Dr. Squatch – Wood Barrel Bourbon
/“Distillery Tour”
Already wrote about the Squatch as mascot and a company, I think, with a previous “flavor,” so no need to go there—I bought some kind of “three pack”—when I first saw it—thought it was an obscure brand—but now I see it everywhere. Everywhere being TJ Maxx—in the “Men’s” section. To me, it’s odd with soap, that you’d separate by gender—I thought Irish Spring had cured us of that back in the Sixties, but no. But some soaps specifically market toward only one gender, and this is one—it says on the box “Men’s Natural Soap”—as well as “Jimmy Red Corn & Sand Medium Grit”—if this is medium, I’m curious to try the “Heavy Grit!” Grit is good, when you want it, but last I checked, women have skin, too. Excellent ingredients, including “naturally derived fragrance” (presumably not chemical fragrance, which is where the problems can lie), Sand, and Jimmy Red Cornmeal—where the grit comes in—apparently that’s male cornmeal.
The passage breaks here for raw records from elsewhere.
Source: an optimization exercise on an open RTL-to-GDS flow (aim: small area, a short achievable clock period and few clock cycles). Production flows keep margins and buffers that such runs may drop.
Where RTL was checked, it was by simulation tests only, not by an equivalence proof against the original.
For run 1, only the layout was checked, not whether the RTL still works.
Power is estimated from default activity; no workload was simulated.

### design.v
package edu_pkg;
    localparam int ELEM_W      = 16;             
    localparam int SQ_W        = 2 * ELEM_W;     
    localparam int ACC_W       = 46;             
    localparam int LO_W        = SQ_W;           
    localparam int HI_W        = ACC_W - LO_W;   
    localparam int ROOT_W      = ACC_W / 2;      
    localparam int REM_W       = ROOT_W + 1;     
    localparam int TDATA_IN_W  = 2 * ELEM_W;
    localparam int TDATA_OUT_W = ((ROOT_W + 7) / 8) * 8;
endpackage
module edu_sq_tree
(
    input  logic [16:0] d,
    output logic [33:0] row_s,
    output logic [33:0] row_c
);
    logic [15:0] u;
    logic        n;
    assign u = d[15:0];
    assign n = d[16];
    logic t1, t2, t3, t4, t5, t6, t7, t8, t9, t10, t11, t12, t13, t14, t15, t16, t17, t18, t19, t20, t21, t22, t23, t24, t25, t26, t27, t28, t29, t30, t31, t32, t33, t34, t35, t36, t37, t38, t39, t40, t41, t42, t43, t44, t45, t46, t47, t48, t49, t50, t51, t52, t53, t54, t55, t56, t57, t58, t59, t60, t61, t62, t63, t64, t65, t66, t67, t68, t69, t70, t71, t72, t73, t74, t75, t76, t77, t78, t79, t80, t81, t82, t83, t84, t85, t86, t87, t88, t89, t90, t91, t92, t93, t94, t95, t96, t97, t98, t99, t100, t101, t102, t103, t104, t105, t106, t107, t108, t109, t110, t111, t112, t113, t114, t115, t116, t117, t118, t119, t120, t121, t122, t123, t124, t125, t126, t127, t128, t129, t130, t131, t132, t133, t134, t135, t136, t137, t138, t139, t140, t141, t142, t143, t144, t145, t146, t147, t148, t149, t150, t151, t152, t153, t154, t155, t156, t157, t158, t159, t160, t161, t162, t163, t164, t165, t166, t167, t168, t169, t170, t171, t172, t173, t174, t175, t176, t177, t178, t179, t180, t181, t182, t183, t184, t185, t186, t187, t188, t189, t190, t191, t192, t193, t194, t195, t196, t197, t198, t199, t200, t201, t202, t203, t204, t205, t206, t207, t208, t209, t210;
    assign t1 = (u[0] & u[11]) ^ (u[1] & u[10]);
    assign t2 = (u[0] & u[11]) & (u[1] & u[10]);
    assign t3 = (u[0] & u[12]) ^ (u[1] & u[11]);
    assign t4 = (u[0] & u[12]) & (u[1] & u[11]);
    assign t5 = (u[0] & u[13]) ^ (u[1] & u[12]) ^ (u[2] & u[11]);
    assign t6 = ((u[0] & u[13]) & (u[1] & u[12])) | ((u[0] & u[13]) & (u[2] & u[11])) | ((u[1] & u[12]) & (u[2] & u[11]));
    assign t7 = (u[3] & u[10]) ^ (u[4] & u[9]);
    assign t8 = (u[3] & u[10]) & (u[4] & u[9]);
    assign t9 = (u[0] & u[14]) ^ (u[1] & u[13]) ^ (u[2] & u[12]);
    assign t10 = ((u[0] & u[14]) & (u[1] & u[13])) | ((u[0] & u[14]) & (u[2] & u[12])) | ((u[1] & u[13]) & (u[2] & u[12]));
    assign t11 = (u[3] & u[11]) ^ (u[4] & u[10]);
    assign t12 = (u[3] & u[11]) & (u[4] & u[10]);
    assign t13 = (u[0] & u[15]) ^ (u[1] & u[14]) ^ (u[2] & u[13]);
    assign t14 = ((u[0] & u[15]) & (u[1] & u[14])) | ((u[0] & u[15]) & (u[2] & u[13])) | ((u[1] & u[14]) & (u[2] & u[13]));
    assign t15 = (u[3] & u[12]) ^ (u[4] & u[11]) ^ (u[5] & u[10]);
    assign t16 = ((u[3] & u[12]) & (u[4] & u[11])) | ((u[3] & u[12]) & (u[5] & u[10])) | ((u[4] & u[11]) & (u[5] & u[10]));
    assign t17 = (u[6] & u[9]) ^ (u[7] & u[8]);
    assign t18 = (u[6] & u[9]) & (u[7] & u[8]);
    assign t19 = (u[1] & u[15]) ^ (u[2] & u[14]) ^ (u[3] & u[13]);
    assign t20 = ((u[1] & u[15]) & (u[2] & u[14])) | ((u[1] & u[15]) & (u[3] & u[13])) | ((u[2] & u[14]) & (u[3] & u[13]));
    assign t21 = (u[4] & u[12]) ^ (u[5] & u[11]) ^ (u[6] & u[10]);
    assign t22 = ((u[4] & u[12]) & (u[5] & u[11])) | ((u[4] & u[12]) & (u[6] & u[10])) | ((u[5] & u[11]) & (u[6] & u[10]));
    assign t23 = (u[7] & u[9]) ^ ~(n & u[0]) ^ 1'b1;
    assign t24 = ((u[7] & u[9]) & ~(n & u[0])) | ((u[7] & u[9]) & 1'b1) | (~(n & u[0]) & 1'b1);
    assign t25 = (u[2] & u[15]) ^ (u[3] & u[14]) ^ (u[4] & u[13]);
    assign t26 = ((u[2] & u[15]) & (u[3] & u[14])) | ((u[2] & u[15]) & (u[4] & u[13])) | ((u[3] & u[14]) & (u[4] & u[13]));
    assign t27 = (u[5] & u[12]) ^ (u[6] & u[11]) ^ (u[7] & u[10]);
    assign t28 = ((u[5] & u[12]) & (u[6] & u[11])) | ((u[5] & u[12]) & (u[7] & u[10])) | ((u[6] & u[11]) & (u[7] & u[10]));
    assign t29 = (u[8] & u[9]) ^ u[9] ^ ~(n & u[1]);
    assign t30 = ((u[8] & u[9]) & u[9]) | ((u[8] & u[9]) & ~(n & u[1])) | (u[9] & ~(n & u[1]));
    assign t31 = (u[3] & u[15]) ^ (u[4] & u[14]) ^ (u[5] & u[13]);
    assign t32 = ((u[3] & u[15]) & (u[4] & u[14])) | ((u[3] & u[15]) & (u[5] & u[13])) | ((u[4] & u[14]) & (u[5] & u[13]));
    assign t33 = (u[6] & u[12]) ^ (u[7] & u[11]) ^ (u[8] & u[10]);
    assign t34 = ((u[6] & u[12]) & (u[7] & u[11])) | ((u[6] & u[12]) & (u[8] & u[10])) | ((u[7] & u[11]) & (u[8] & u[10]));
    assign t35 = (u[4] & u[15]) ^ (u[5] & u[14]) ^ (u[6] & u[13]);
    assign t36 = ((u[4] & u[15]) & (u[5] & u[14])) | ((u[4] & u[15]) & (u[6] & u[13])) | ((u[5] & u[14]) & (u[6] & u[13]));
    assign t37 = (u[7] & u[12]) ^ (u[8] & u[11]) ^ (u[9] & u[10]);
    assign t38 = ((u[7] & u[12]) & (u[8] & u[11])) | ((u[7] & u[12]) & (u[9] & u[10])) | ((u[8] & u[11]) & (u[9] & u[10]));
    assign t39 = (u[5] & u[15]) ^ (u[6] & u[14]) ^ (u[7] & u[13]);
    assign t40 = ((u[5] & u[15]) & (u[6] & u[14])) | ((u[5] & u[15]) & (u[7] & u[13])) | ((u[6] & u[14]) & (u[7] & u[13]));
    assign t41 = (u[6] & u[15]) ^ (u[7] & u[14]) ^ (u[8] & u[13]);
    assign t42 = ((u[6] & u[15]) & (u[7] & u[14])) | ((u[6] & u[15]) & (u[8] & u[13])) | ((u[7] & u[14]) & (u[8] & u[13]));
    assign t43 = (u[0] & u[7]) ^ (u[1] & u[6]);
    assign t44 = (u[0] & u[7]) & (u[1] & u[6]);
    assign t45 = (u[0] & u[8]) ^ (u[1] & u[7]);
    assign t46 = (u[0] & u[8]) & (u[1] & u[7]);
    assign t47 = (u[0] & u[9]) ^ (u[1] & u[8]) ^ (u[2] & u[7]);
    assign t48 = ((u[0] & u[9]) & (u[1] & u[8])) | ((u[0] & u[9]) & (u[2] & u[7])) | ((u[1] & u[8]) & (u[2] & u[7]));
    assign t49 = (u[3] & u[6]) ^ (u[4] & u[5]);
    assign t50 = (u[3] & u[6]) & (u[4] & u[5]);
    assign t51 = (u[0] & u[10]) ^ (u[1] & u[9]) ^ (u[2] & u[8]);
    assign t52 = ((u[0] & u[10]) & (u[1] & u[9])) | ((u[0] & u[10]) & (u[2] & u[8])) | ((u[1] & u[9]) & (u[2] & u[8]));
    assign t53 = (u[3] & u[7]) ^ (u[4] & u[6]);
    assign t54 = (u[3] & u[7]) & (u[4] & u[6]);
    assign t55 = (u[2] & u[9]) ^ (u[3] & u[8]) ^ (u[4] & u[7]);
    assign t56 = ((u[2] & u[9]) & (u[3] & u[8])) | ((u[2] & u[9]) & (u[4] & u[7])) | ((u[3] & u[8]) & (u[4] & u[7]));
    assign t57 = (u[5] & u[6]) ^ u[6] ^ t1;
    assign t58 = ((u[5] & u[6]) & u[6]) | ((u[5] & u[6]) & t1) | (u[6] & t1);
    assign t59 = (u[2] & u[10]) ^ (u[3] & u[9]) ^ (u[4] & u[8]);
    assign t60 = ((u[2] & u[10]) & (u[3] & u[9])) | ((u[2] & u[10]) & (u[4] & u[8])) | ((u[3] & u[9]) & (u[4] & u[8]));
    assign t61 = (u[5] & u[7]) ^ t3 ^ t2;
    assign t62 = ((u[5] & u[7]) & t3) | ((u[5] & u[7]) & t2) | (t3 & t2);
    assign t63 = (u[5] & u[8]) ^ (u[6] & u[7]) ^ u[7];
    assign t64 = ((u[5] & u[8]) & (u[6] & u[7])) | ((u[5] & u[8]) & u[7]) | ((u[6] & u[7]) & u[7]);
    assign t65 = t5 ^ t7 ^ t4;
    assign t66 = (t5 & t7) | (t5 & t4) | (t7 & t4);
    assign t67 = (u[5] & u[9]) ^ (u[6] & u[8]) ^ t9;
    assign t68 = ((u[5] & u[9]) & (u[6] & u[8])) | ((u[5] & u[9]) & t9) | ((u[6] & u[8]) & t9);
    assign t69 = t11 ^ t6 ^ t8;
    assign t70 = (t11 & t6) | (t11 & t8) | (t6 & t8);
    assign t71 = u[8] ^ t13 ^ t15;
    assign t72 = (u[8] & t13) | (u[8] & t15) | (t13 & t15);
    assign t73 = t17 ^ t10 ^ t12;
    assign t74 = (t17 & t10) | (t17 & t12) | (t10 & t12);
    assign t75 = t19 ^ t21 ^ t23;
    assign t76 = (t19 & t21) | (t19 & t23) | (t21 & t23);
    assign t77 = t14 ^ t16 ^ t18;
    assign t78 = (t14 & t16) | (t14 & t18) | (t16 & t18);
    assign t79 = t25 ^ t27 ^ t29;
    assign t80 = (t25 & t27) | (t25 & t29) | (t27 & t29);
    assign t81 = t20 ^ t22 ^ t24;
    assign t82 = (t20 & t22) | (t20 & t24) | (t22 & t24);
    assign t83 = ~(n & u[2]) ^ t31 ^ t33;
    assign t84 = (~(n & u[2]) & t31) | (~(n & u[2]) & t33) | (t31 & t33);
    assign t85 = t26 ^ t28 ^ t30;
    assign t86 = (t26 & t28) | (t26 & t30) | (t28 & t30);
    assign t87 = u[10] ^ ~(n & u[3]) ^ t35;
    assign t88 = (u[10] & ~(n & u[3])) | (u[10] & t35) | (~(n & u[3]) & t35);
    assign t89 = t37 ^ t32 ^ t34;
    assign t90 = (t37 & t32) | (t37 & t34) | (t32 & t34);
    assign t91 = (u[8] & u[12]) ^ (u[9] & u[11]) ^ ~(n & u[4]);
    assign t92 = ((u[8] & u[12]) & (u[9] & u[11])) | ((u[8] & u[12]) & ~(n & u[4])) | ((u[9] & u[11]) & ~(n & u[4]));
    assign t93 = t39 ^ t36 ^ t38;
    assign t94 = (t39 & t36) | (t39 & t38) | (t36 & t38);
    assign t95 = (u[9] & u[12]) ^ (u[10] & u[11]) ^ u[11];
    assign t96 = ((u[9] & u[12]) & (u[10] & u[11])) | ((u[9] & u[12]) & u[11]) | ((u[10] & u[11]) & u[11]);
    assign t97 = ~(n & u[5]) ^ t41 ^ t40;
    assign t98 = (~(n & u[5]) & t41) | (~(n & u[5]) & t40) | (t41 & t40);
    assign t99 = (u[7] & u[15]) ^ (u[8] & u[14]) ^ (u[9] & u[13]);
    assign t100 = ((u[7] & u[15]) & (u[8] & u[14])) | ((u[7] & u[15]) & (u[9] & u[13])) | ((u[8] & u[14]) & (u[9] & u[13]));
    assign t101 = (u[10] & u[12]) ^ ~(n & u[6]) ^ t42;
    assign t102 = ((u[10] & u[12]) & ~(n & u[6])) | ((u[10] & u[12]) & t42) | (~(n & u[6]) & t42);
    assign t103 = (u[8] & u[15]) ^ (u[9] & u[14]) ^ (u[10] & u[13]);
    assign t104 = ((u[8] & u[15]) & (u[9] & u[14])) | ((u[8] & u[15]) & (u[10] & u[13])) | ((u[9] & u[14]) & (u[10] & u[13]));
    assign t105 = (u[11] & u[12]) ^ u[12] ^ ~(n & u[7]);
    assign t106 = ((u[11] & u[12]) & u[12]) | ((u[11] & u[12]) & ~(n & u[7])) | (u[12] & ~(n & u[7]));
    assign t107 = (u[9] & u[15]) ^ (u[10] & u[14]) ^ (u[11] & u[13]);
    assign t108 = ((u[9] & u[15]) & (u[10] & u[14])) | ((u[9] & u[15]) & (u[11] & u[13])) | ((u[10] & u[14]) & (u[11] & u[13]));
    assign t109 = (u[10] & u[15]) ^ (u[11] & u[14]) ^ (u[12] & u[13]);
    assign t110 = ((u[10] & u[15]) & (u[11] & u[14])) | ((u[10] & u[15]) & (u[12] & u[13])) | ((u[11] & u[14]) & (u[12] & u[13]));
    assign t111 = (u[0] & u[5]) ^ (u[1] & u[4]);
    assign t112 = (u[0] & u[5]) & (u[1] & u[4]);
    assign t113 = (u[0] & u[6]) ^ (u[1] & u[5]);
    assign t114 = (u[0] & u[6]) & (u[1] & u[5]);
    assign t115 = (u[2] & u[5]) ^ (u[3] & u[4]) ^ u[4];
    assign t116 = ((u[2] & u[5]) & (u[3] & u[4])) | ((u[2] & u[5]) & u[4]) | ((u[3] & u[4]) & u[4]);
    assign t117 = (u[2] & u[6]) ^ (u[3] & u[5]) ^ t45;
    assign t118 = ((u[2] & u[6]) & (u[3] & u[5])) | ((u[2] & u[6]) & t45) | ((u[3] & u[5]) & t45);
    assign t119 = u[5] ^ t47 ^ t49;
    assign t120 = (u[5] & t47) | (u[5] & t49) | (t47 & t49);
    assign t121 = t51 ^ t53 ^ t48;
    assign t122 = (t51 & t53) | (t51 & t48) | (t53 & t48);
    assign t123 = t55 ^ t57 ^ t52;
    assign t124 = (t55 & t57) | (t55 & t52) | (t57 & t52);
    assign t125 = t59 ^ t61 ^ t56;
    assign t126 = (t59 & t61) | (t59 & t56) | (t61 & t56);
    assign t127 = t63 ^ t65 ^ t60;
    assign t128 = (t63 & t65) | (t63 & t60) | (t65 & t60);
    assign t129 = t67 ^ t69 ^ t64;
    assign t130 = (t67 & t69) | (t67 & t64) | (t69 & t64);
    assign t131 = t71 ^ t73 ^ t68;
    assign t132 = (t71 & t73) | (t71 & t68) | (t73 & t68);
    assign t133 = t75 ^ t77 ^ t72;
    assign t134 = (t75 & t77) | (t75 & t72) | (t77 & t72);
    assign t135 = t79 ^ t81 ^ t76;
    assign t136 = (t79 & t81) | (t79 & t76) | (t81 & t76);
    assign t137 = t83 ^ t85 ^ t80;
    assign t138 = (t83 & t85) | (t83 & t80) | (t85 & t80);
    assign t139 = t87 ^ t89 ^ t84;
    assign t140 = (t87 & t89) | (t87 & t84) | (t89 & t84);
    assign t141 = t91 ^ t93 ^ t88;
    assign t142 = (t91 & t93) | (t91 & t88) | (t93 & t88);
    assign t143 = t95 ^ t97 ^ t92;
    assign t144 = (t95 & t97) | (t95 & t92) | (t97 & t92);
    assign t145 = t99 ^ t101 ^ t96;
    assign t146 = (t99 & t101) | (t99 & t96) | (t101 & t96);
    assign t147 = t103 ^ t105 ^ t100;
    assign t148 = (t103 & t105) | (t103 & t100) | (t105 & t100);
    assign t149 = ~(n & u[8]) ^ t107 ^ t104;
    assign t150 = (~(n & u[8]) & t107) | (~(n & u[8]) & t104) | (t107 & t104);
    assign t151 = u[13] ^ ~(n & u[9]) ^ t109;
    assign t152 = (u[13] & ~(n & u[9])) | (u[13] & t109) | (~(n & u[9]) & t109);
    assign t153 = (u[11] & u[15]) ^ (u[12] & u[14]) ^ ~(n & u[10]);
    assign t154 = ((u[11] & u[15]) & (u[12] & u[14])) | ((u[11] & u[15]) & ~(n & u[10])) | ((u[12] & u[14]) & ~(n & u[10]));
    assign t155 = (u[12] & u[15]) ^ (u[13] & u[14]) ^ u[14];
    assign t156 = ((u[12] & u[15]) & (u[13] & u[14])) | ((u[12] & u[15]) & u[14]) | ((u[13] & u[14]) & u[14]);
    assign t157 = (u[0] & u[3]) ^ (u[1] & u[2]);
    assign t158 = (u[0] & u[3]) & (u[1] & u[2]);
    assign t159 = (u[0] & u[4]) ^ (u[1] & u[3]);
    assign t160 = (u[0] & u[4]) & (u[1] & u[3]);
    assign t161 = (u[2] & u[3]) ^ u[3] ^ t111;
    assign t162 = ((u[2] & u[3]) & u[3]) | ((u[2] & u[3]) & t111) | (u[3] & t111);
    assign t163 = (u[2] & u[4]) ^ t113 ^ t112;
    assign t164 = ((u[2] & u[4]) & t113) | ((u[2] & u[4]) & t112) | (t113 & t112);
    assign t165 = t43 ^ t115 ^ t114;
    assign t166 = (t43 & t115) | (t43 & t114) | (t115 & t114);
    assign t167 = t44 ^ t117 ^ t116;
    assign t168 = (t44 & t117) | (t44 & t116) | (t117 & t116);
    assign t169 = t46 ^ t119 ^ t118;
    assign t170 = (t46 & t119) | (t46 & t118) | (t119 & t118);
    assign t171 = t50 ^ t121 ^ t120;
    assign t172 = (t50 & t121) | (t50 & t120) | (t121 & t120);
    assign t173 = t54 ^ t123 ^ t122;
    assign t174 = (t54 & t123) | (t54 & t122) | (t123 & t122);
    assign t175 = t58 ^ t125 ^ t124;
    assign t176 = (t58 & t125) | (t58 & t124) | (t125 & t124);
    assign t177 = t62 ^ t127 ^ t126;
    assign t178 = (t62 & t127) | (t62 & t126) | (t127 & t126);
    assign t179 = t66 ^ t129 ^ t128;
    assign t180 = (t66 & t129) | (t66 & t128) | (t129 & t128);
    assign t181 = t70 ^ t131 ^ t130;
    assign t182 = (t70 & t131) | (t70 & t130) | (t131 & t130);
    assign t183 = t74 ^ t133 ^ t132;
    assign t184 = (t74 & t133) | (t74 & t132) | (t133 & t132);
    assign t185 = t78 ^ t135 ^ t134;
    assign t186 = (t78 & t135) | (t78 & t134) | (t135 & t134);
    assign t187 = t82 ^ t137 ^ t136;
    assign t188 = (t82 & t137) | (t82 & t136) | (t137 & t136);
    assign t189 = t86 ^ t139 ^ t138;
    assign t190 = (t86 & t139) | (t86 & t138) | (t139 & t138);
    assign t191 = t90 ^ t141 ^ t140;
    assign t192 = (t90 & t141) | (t90 & t140) | (t141 & t140);
    assign t193 = t94 ^ t143 ^ t142;
    assign t194 = (t94 & t143) | (t94 & t142) | (t143 & t142);
    assign t195 = t98 ^ t145 ^ t144;
    assign t196 = (t98 & t145) | (t98 & t144) | (t145 & t144);
    assign t197 = t102 ^ t147 ^ t146;
    assign t198 = (t102 & t147) | (t102 & t146) | (t147 & t146);
    assign t199 = t106 ^ t149 ^ t148;
    assign t200 = (t106 & t149) | (t106 & t148) | (t149 & t148);
    assign t201 = t108 ^ t151 ^ t150;
    assign t202 = (t108 & t151) | (t108 & t150) | (t151 & t150);
    assign t203 = t110 ^ t153 ^ t152;
    assign t204 = (t110 & t153) | (t110 & t152) | (t153 & t152);
    assign t205 = ~(n & u[11]) ^ t155 ^ t154;
    assign t206 = (~(n & u[11]) & t155) | (~(n & u[11]) & t154) | (t155 & t154);
    assign t207 = (u[13] & u[15]) ^ ~(n & u[12]) ^ t156;
    assign t208 = ((u[13] & u[15]) & ~(n & u[12])) | ((u[13] & u[15]) & t156) | (~(n & u[12]) & t156);
    assign t209 = (u[14] & u[15]) ^ u[15] ^ ~(n & u[13]);
    assign t210 = ((u[14] & u[15]) & u[15]) | ((u[14] & u[15]) & ~(n & u[13])) | (u[15] & ~(n & u[13]));
    assign row_s = {1'b1, ~(n & u[15]), ~(n & u[14]), t209, t207, t205, t203, t201, t199, t197, t195, t193, t191, t189, t187, t185, t183, t181, t179, t177, t175, t173, t171, t169, t167, t165, t163, t161, t159, u[2], (u[0] & u[2]), (u[0] & u[1]), 1'b0, u[0]};
    assign row_c = {1'b0, n, t210, t208, t206, t204, t202, t200, t198, t196, t194, t192, t190, t188, t186, t184, t182, t180, t178, t176, t174, t172, t170, t168, t166, t164, t162, t160, t158, t157, 1'b0, u[1], 1'b0, 1'b0};
endmodule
Other good stuff, too—but the point is, it’s a gritty brown square that smells subtly like a glass of neat bourbon—drinkers of which ain’t everyone, but certainly not limited to hillbilly dudes. Grit is nice for anyone, if they’re lucky enough to have someone to scrub their back. Regardless of origin and narrowmindedness, I’ll buy more Dr. Squatch. An interesting note on the brand, it’s one of those rare “Band-name-proof” names, unlike, say, Chanel No. 5 (band), Ivory (band), Irish Spring (band), Best Mayonnaise (band), etc.—once we invented the internet, you can’t feign ignorance. Of course, the ultimate is The Internet (LA soul band) —gotta hand it to you, guys! (though for a long time I confused them, due to the name, with that combo of white Brooklyn hipsters with a similar generic handle—whose stage image is tech money gen-x’ers standing around discussing real-estate). Not the same band.